Question

Calculate the molar concentration of \(\mathrm{OH}^{-}\) ions in a \(0.550 \mathrm{M}\) solution of hypobromite ion \(\left(\mathrm{BrO}^{-} ;\right.\) \(K_{b}=4.0 \times 10^{-6}\) ). What is the \(\mathrm{pH}\) of this solution?

Short answer

The equilibrium concentration of \(\mathrm{OH}^{-}\) ions in the \(0.550\mathrm{M}\) solution of hypobromite ion is approximately \(2.98 \times 10^{-3} \mathrm{M}\), and the corresponding \(\mathrm{pH}\) of the solution is approximately \(11.47\).

Step-by-step solution

Write the expression for the base dissociation reaction

For the hypobromite ion, the base dissociation reaction is: \[\mathrm{BrO}^{-} + \mathrm{H_2O} \rightleftharpoons \mathrm{OH}^{-} + \mathrm{HBrO}\]

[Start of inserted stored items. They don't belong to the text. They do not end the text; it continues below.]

===== src/rtl/i2c_rate_pkg.sv =====
package i2c_rate_pkg;

  // Number of first-stage wraps that make one sub-tick.
  function automatic int stage2_span(int n, logic exp_short);
    return exp_short ? (1 << n) : (1 << (n + 1));
  endfunction

  // System clocks in one sub-tick.
  function automatic int subtick_cycles(int m, int n, logic exp_short);
    return (m + 1) * stage2_span(n, exp_short);
  endfunction

endpackage


===== src/rtl/rate_cfg_reg.sv =====
module rate_cfg_reg #(
  parameter int M_W = 4,
  parameter int N_W = 3,
  localparam int WORD_W = M_W + N_W
) (
  input  logic              clk,
  input  logic              rst_n,
  input  logic              soft_rst,
  input  logic              wr_en,
  input  logic [WORD_W-1:0] wr_data,
  input  logic              exp_mode,
  input  logic              run,
  input  logic              boundary,
  output logic [M_W-1:0]    m_act,
  output logic [N_W-1:0]    n_act,
  output logic              exp_act
);

  logic [M_W-1:0] m_pend;
  logic [N_W-1:0] n_pend;
  logic           apply_now;

  assign apply_now = !run || boundary;

  always_ff @(posedge clk or negedge rst_n) begin
    if (!rst_n) begin
      m_pend <= '0;
      n_pend <= '0;
    end else if (soft_rst) begin
      m_pend <= '0;
      n_pend <= '0;
    end else if (wr_en) begin
      m_pend <= wr_data[WORD_W-1:N_W];
      n_pend <= wr_data[N_W-1:0];
    end
  end

  always_ff @(posedge clk or negedge rst_n) begin
    if (!rst_n) begin
      m_act   <= '0;
      n_act   <= '0;
      exp_act <= 1'b0;
    end else if (soft_rst) begin
      m_act   <= '0;
      n_act   <= '0;
      exp_act <= 1'b0;
    end else if (apply_now) begin
      m_act   <= m_pend;
      n_act   <= n_pend;
      exp_act <= exp_mode;
    end
  end

  // applied settings hold still through a running period
  assert_hold_midperiod_R6: assert property (@(posedge clk) disable iff (!rst_n)
    (run && !boundary && !soft_rst) |=> ($stable(m_act) && $stable(n_act) && $stable(exp_act)));

  // a soft reset leaves the applied fields at zero
  assert_soft_clear_R9: assert property (@(posedge clk) disable iff (!rst_n)
    soft_rst |=> (m_act == '0 && n_act == '0));

endmodule
===== src/rtl/eprom_seq_timer.sv =====
module eprom_seq_timer #(
  parameter int W = 4
) (
  input  logic         clk,
  input  logic         rst_n,
  input  logic         load,
  input  logic [W-1:0] load_val,
  output logic         expired
);
  logic [W-1:0] cnt_q, cnt_d;

  always_comb begin
    cnt_d = cnt_q;
    if (load)              cnt_d = load_val;
    else if (cnt_q != '0)  cnt_d = cnt_q - 1'b1;
  end

  always_ff @(posedge clk or negedge rst_n) begin
    if (!rst_n) cnt_q <= '0;
    else        cnt_q <= cnt_d;
  end

  assign expired = (cnt_q == '0);
endmodule


===== src/rtl/eprom_seq_tally.sv =====
module eprom_seq_tally #(
  parameter int CNT_W      = 7,
  parameter int MRG_W      = 9,
  parameter int MARGIN_MUL = 3
) (
  input  logic             clk,
  input  logic             rst_n,
  input  logic             clr,
  input  logic             inc,
  input  logic             mrg_load,
  input  logic             mrg_dec,
  output logic [CNT_W-1:0] cnt,
  output logic             mrg_zero
);
  logic [CNT_W-1:0] cnt_q, cnt_d;
  logic [MRG_W-1:0] mrg_q, mrg_d;

  always_comb begin
    cnt_d = cnt_q;
    if (clr)      cnt_d = '0;
    else if (inc) cnt_d = cnt_q + 1'b1;
  end

  always_comb begin
    mrg_d = mrg_q;
    if (mrg_load)                   mrg_d = MRG_W'(cnt_q * MARGIN_MUL);
    else if (mrg_dec && mrg_q != '0) mrg_d = mrg_q - 1'b1;
  end

  always_ff @(posedge clk or negedge rst_n) begin
    if (!rst_n) begin
      cnt_q <= '0;
      mrg_q <= '0;
    end else begin
      cnt_q <= cnt_d;
      mrg_q <= mrg_d;
    end
  end

  assign cnt      = cnt_q;
  assign mrg_zero = (mrg_q == '0);
endmodule
$ cat config.mk
export PLATFORM = sky130hd
export DESIGN_NAME = word_vote_tmr
export DESIGN_NICKNAME = d
export VERILOG_FILES = /design/src/rtl/tmr_vote_pkg.sv /design/src/rtl/tmr_rep_align.sv /design/src/rtl/tmr_word_eq.sv /design/src/rtl/tmr_vote_select.sv /design/src/rtl/word_vote_tmr.sv
export SDC_FILE = /design/constraint.sdc
export NUM_CORES = 1
export LEC_CHECK = 0
export ABC_AREA = 1
export ABC_CLOCK_PERIOD_IN_PS = 4600
export BUFFER_PORTS_ARGS = -buffer_cell sky130_fd_sc_hd__buf_2
export CAP_MARGIN = 15
export CELL_PAD_IN_SITES_DETAIL_PLACEMENT = 1
export CELL_PAD_IN_SITES_GLOBAL_PLACEMENT = 2
export CORE_MARGIN = 4
export CORE_UTILIZATION = 27
export DETAILED_ROUTE_END_ITERATION = 8
export GPL_ROUTABILITY_DRIVEN = 0
export MAX_ROUTING_LAYER = met4
export PLACE_DENSITY = 0.95
export REMOVE_ABC_BUFFERS = 1
export SLEW_MARGIN = 20
export SYNTH_ARGS = -nofsm -noshare
export SYNTH_HDL_FRONTEND = slang
export SYNTH_HIERARCHICAL = 1
export SYNTH_SLANG_ARGS = --single-unit
$ cat constraint.sdc
create_clock -name clk -period 4.6 [get_ports clk]
set_input_delay 0.92 -clock clk [delete_from_list [all_inputs] [get_ports clk]]
set_output_delay 0.92 -clock clk [all_outputs]
set_load 0.02 [all_outputs]
$ cat src/rtl/tmr_vote_pkg.sv
package tmr_vote_pkg;

    // Number of replicas and number of distinct replica pairs.
    localparam int NUM_REP  = 3;
    localparam int NUM_PAIR = 3;

    // Replica index positions inside word arrays and the mismatch vector.
    localparam int IDX_A = 0;
    localparam int IDX_B = 1;
    localparam int IDX_C = 2;

    // Pair index positions inside the equality vector.
    localparam int PAIR_AB = 0;
    localparam int PAIR_AC = 1;
    localparam int PAIR_BC = 2;

    // Outcome of the vote.
    typedef enum logic [1:0] {
        PICK_A   = 2'd0,
        PICK_B   = 2'd1,
        PICK_ERR = 2'd2
    } vote_pick_e;

    // Lower replica index of a pair.
    function automatic int pair_lo(input int p);
        return (p == PAIR_BC) ? IDX_B : IDX_A;
    endfunction

    // Upper replica index of a pair.
    function automatic int pair_hi(input int p);
        return (p == PAIR_AB) ? IDX_B : IDX_C;
    endfunction

endpackage

$ cat src/rtl/tmr_rep_align.sv
// Undoes the inversion of a replica that delivers its result complemented.
module tmr_rep_align #(
    parameter int WIDTH = 8
) (
    input  logic             inv_en,
    input  logic [WIDTH-1:0] raw_word,
    output logic [WIDTH-1:0] aligned_word
);

    logic [WIDTH-1:0] flip_mask;

    always_comb begin
        flip_mask    = {WIDTH{inv_en}};
        aligned_word = raw_word ^ flip_mask;
    end

    // an aligned word equals the raw word or its complement, never anything else
    always_comb begin
        assert ((aligned_word == raw_word) || (aligned_word == ~raw_word))
            else $error("p_align_shape_r6 violated");
    end

endmodule

$ cat src/rtl/tmr_word_eq.sv
// Full-word equality of two replica results.
module tmr_word_eq #(
    parameter int WIDTH = 8
) (
    input  logic [WIDTH-1:0] word_x,
    input  logic [WIDTH-1:0] word_y,
    output logic             same
);

    logic [WIDTH-1:0] diff_bits;

    always_comb begin
        diff_bits = word_x ^ word_y;
        same      = (diff_bits == '0);
    end

endmodule
<file path="config.mk">
export PLATFORM = sky130hd
export DESIGN_NAME = vcs_unit
export DESIGN_NICKNAME = d
export VERILOG_FILES = /design/src/rtl/vcs_pkg.sv /design/src/rtl/vcs_lane.sv /design/src/rtl/vcs_flag_bank.sv /design/src/rtl/vcs_unit.sv
export SDC_FILE = /design/constraint.sdc
export NUM_CORES = 1
export LEC_CHECK = 0
export BUFFER_PORTS_ARGS = -buffer_cell sky130_fd_sc_hd__clkbuf_2
export CAP_MARGIN = 5
export CORE_ASPECT_RATIO = 0.6
export CORE_UTILIZATION = 35
export DETAILED_ROUTE_END_ITERATION = 16
export SETUP_SLACK_MARGIN = 0.05
export SLEW_MARGIN = 20
export SYNTH_ARGS = -nofsm -noshare
export SYNTH_HDL_FRONTEND = slang
export SYNTH_HIERARCHICAL = 1
export SYNTH_SLANG_ARGS = --single-unit
export TNS_END_PERCENT = 10
</file>
<file path="constraint.sdc">
create_clock -name clk -period 3.6 [get_ports clk]
set_input_delay 0 -clock clk [delete_from_list [all_inputs] [get_ports clk]]
set_output_delay 0 -clock clk [all_outputs]
set_load 0.02 [all_outputs]
</file>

Write the expression for the base dissociation constant \(K_b\)

The expression for the base dissociation constant \(K_b\) is: \[K_b = \frac{[\mathrm{OH}^{-}][\mathrm{HBrO}]}{[\mathrm{BrO}^{-}]}\]

Set up an ICE table for the reaction

An ICE table will help us determine the equilibrium concentrations of the species involved in the reaction. The initial concentration of \(\mathrm{BrO}^{-}\) is \(0.550 \mathrm{M}\), while the initial concentrations of \(\mathrm{OH}^{-}\) and \(\mathrm{HBrO}\) are both \(0\). ``` [BrO⁻] [OH⁻] [HBrO] I 0.550 M 0 0 C -x +x +x E 0.550-x M x x ```

Solve for the equilibrium concentration of \(\mathrm{OH}^{-}\) ions

At equilibrium, we can plug the ICE table values into the \(K_b\) expression: \[4.0 \times 10^{-6} = \frac{x \cdot x}{0.550 - x}\] Assuming that x is small compared to \(0.550\), we can approximate the denominator to be \(0.550\): \[4.0 \times 10^{-6} = \frac{x^2}{0.550}\] Now, solve for x (the equilibrium concentration of \(\mathrm{OH}^{-}\) ions): \[x^2 = 4.0 \times 10^{-6} \cdot 0.550\] \[x = \sqrt{4.0 \times 10^{-6} \cdot 0.550} \approx 2.98 \times 10^{-3} \mathrm{M}\]

Calculate \(\mathrm{pOH}\) and \(\mathrm{pH}\) of the solution

Now that we have the equilibrium concentration of \(\mathrm{OH}^{-}\) ions, we can calculate the \(\mathrm{pOH}\) and \(\mathrm{pH}\) of the solution: \[\mathrm{pOH} = -\log{[\mathrm{OH}^{-}]} = -\log{(2.98 \times 10^{-3})} \approx 2.53\] Recall that \(\mathrm{pH} + \mathrm{pOH} = 14\), so we can find the \(\mathrm{pH}\) of the solution: \[\mathrm{pH} = 14 - \mathrm{pOH} = 14 - 2.53 \approx 11.47\] Thus, the \(\mathrm{pH}\) of the \(0.550 \mathrm{M}\) solution of hypobromite ion is approximately \(11.47\).